───── TASK DATA
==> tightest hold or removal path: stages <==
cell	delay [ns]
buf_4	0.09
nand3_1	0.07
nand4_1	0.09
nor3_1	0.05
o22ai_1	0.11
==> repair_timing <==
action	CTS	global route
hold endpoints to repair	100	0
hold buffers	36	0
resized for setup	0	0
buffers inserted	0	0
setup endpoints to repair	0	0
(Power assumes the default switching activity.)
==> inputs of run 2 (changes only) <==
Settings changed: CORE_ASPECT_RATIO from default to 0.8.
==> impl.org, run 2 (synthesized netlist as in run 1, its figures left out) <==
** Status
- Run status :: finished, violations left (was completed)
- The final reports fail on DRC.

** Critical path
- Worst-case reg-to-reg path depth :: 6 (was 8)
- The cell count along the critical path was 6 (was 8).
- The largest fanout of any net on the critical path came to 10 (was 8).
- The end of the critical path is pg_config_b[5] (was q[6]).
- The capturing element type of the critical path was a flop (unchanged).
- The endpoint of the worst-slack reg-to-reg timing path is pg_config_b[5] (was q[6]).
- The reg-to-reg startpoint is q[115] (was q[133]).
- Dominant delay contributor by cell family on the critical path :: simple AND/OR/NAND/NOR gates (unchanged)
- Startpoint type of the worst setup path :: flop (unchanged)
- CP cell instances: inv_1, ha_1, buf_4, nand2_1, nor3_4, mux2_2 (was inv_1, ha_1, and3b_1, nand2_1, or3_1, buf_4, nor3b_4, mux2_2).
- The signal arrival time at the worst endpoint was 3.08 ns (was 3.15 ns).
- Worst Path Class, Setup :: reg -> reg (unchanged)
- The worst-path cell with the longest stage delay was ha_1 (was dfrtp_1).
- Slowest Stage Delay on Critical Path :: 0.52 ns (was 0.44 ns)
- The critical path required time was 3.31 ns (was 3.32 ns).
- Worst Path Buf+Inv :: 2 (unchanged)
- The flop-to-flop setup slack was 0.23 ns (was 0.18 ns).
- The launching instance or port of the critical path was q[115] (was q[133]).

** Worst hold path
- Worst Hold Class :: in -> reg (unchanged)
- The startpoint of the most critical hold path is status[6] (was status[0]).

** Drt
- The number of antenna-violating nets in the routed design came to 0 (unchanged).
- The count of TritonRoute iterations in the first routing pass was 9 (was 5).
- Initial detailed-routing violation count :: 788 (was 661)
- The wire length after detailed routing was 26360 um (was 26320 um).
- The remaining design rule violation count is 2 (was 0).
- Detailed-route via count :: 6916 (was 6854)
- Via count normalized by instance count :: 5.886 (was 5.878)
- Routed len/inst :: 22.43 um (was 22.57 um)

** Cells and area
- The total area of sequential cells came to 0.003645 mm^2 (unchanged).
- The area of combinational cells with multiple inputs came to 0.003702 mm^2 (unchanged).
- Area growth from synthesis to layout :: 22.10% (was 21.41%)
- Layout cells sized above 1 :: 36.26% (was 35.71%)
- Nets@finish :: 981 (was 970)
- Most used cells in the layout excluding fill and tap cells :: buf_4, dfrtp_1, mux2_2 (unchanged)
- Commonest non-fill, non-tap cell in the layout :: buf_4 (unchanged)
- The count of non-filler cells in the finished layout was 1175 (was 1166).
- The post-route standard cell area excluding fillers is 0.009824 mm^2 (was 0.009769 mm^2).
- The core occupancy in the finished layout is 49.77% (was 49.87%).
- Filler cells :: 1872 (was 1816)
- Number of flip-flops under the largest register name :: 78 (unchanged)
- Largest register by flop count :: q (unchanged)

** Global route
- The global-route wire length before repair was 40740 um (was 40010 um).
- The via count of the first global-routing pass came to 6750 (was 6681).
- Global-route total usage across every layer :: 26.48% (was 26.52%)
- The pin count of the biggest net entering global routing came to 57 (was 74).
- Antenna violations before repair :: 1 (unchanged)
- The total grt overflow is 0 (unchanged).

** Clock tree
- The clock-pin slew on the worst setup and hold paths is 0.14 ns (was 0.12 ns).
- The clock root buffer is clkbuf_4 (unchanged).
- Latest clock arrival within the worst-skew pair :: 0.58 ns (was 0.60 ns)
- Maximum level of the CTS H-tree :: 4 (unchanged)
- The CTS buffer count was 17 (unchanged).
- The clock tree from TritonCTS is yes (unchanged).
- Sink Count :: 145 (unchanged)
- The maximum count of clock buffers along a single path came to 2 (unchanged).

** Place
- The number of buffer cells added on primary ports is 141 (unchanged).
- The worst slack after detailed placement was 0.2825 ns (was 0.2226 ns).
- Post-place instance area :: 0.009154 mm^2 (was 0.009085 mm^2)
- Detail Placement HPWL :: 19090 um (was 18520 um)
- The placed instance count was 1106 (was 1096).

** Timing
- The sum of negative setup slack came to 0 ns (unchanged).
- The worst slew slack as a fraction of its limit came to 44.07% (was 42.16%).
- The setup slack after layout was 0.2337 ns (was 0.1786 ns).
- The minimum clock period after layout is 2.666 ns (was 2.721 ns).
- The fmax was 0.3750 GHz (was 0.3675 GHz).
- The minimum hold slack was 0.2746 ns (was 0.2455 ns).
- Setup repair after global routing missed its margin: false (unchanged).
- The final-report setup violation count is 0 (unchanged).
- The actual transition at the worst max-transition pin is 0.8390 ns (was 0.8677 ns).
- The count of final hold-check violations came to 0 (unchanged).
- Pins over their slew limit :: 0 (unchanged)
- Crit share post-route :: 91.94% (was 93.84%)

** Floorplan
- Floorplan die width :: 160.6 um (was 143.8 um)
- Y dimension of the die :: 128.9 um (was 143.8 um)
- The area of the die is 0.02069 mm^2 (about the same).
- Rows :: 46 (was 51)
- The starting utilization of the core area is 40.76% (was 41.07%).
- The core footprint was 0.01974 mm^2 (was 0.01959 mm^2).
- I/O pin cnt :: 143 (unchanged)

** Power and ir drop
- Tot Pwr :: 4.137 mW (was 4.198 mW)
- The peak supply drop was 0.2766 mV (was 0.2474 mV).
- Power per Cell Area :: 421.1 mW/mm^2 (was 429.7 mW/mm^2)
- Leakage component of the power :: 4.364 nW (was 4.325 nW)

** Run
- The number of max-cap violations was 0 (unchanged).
──────────
§ PROMPT
Please copy each line of the records above that holds the word "before".

§ REPLY TO THE EXERCISE
- The global-route wire length before repair was 40740 um (was 40010 um).
- Antenna violations before repair :: 1 (unchanged)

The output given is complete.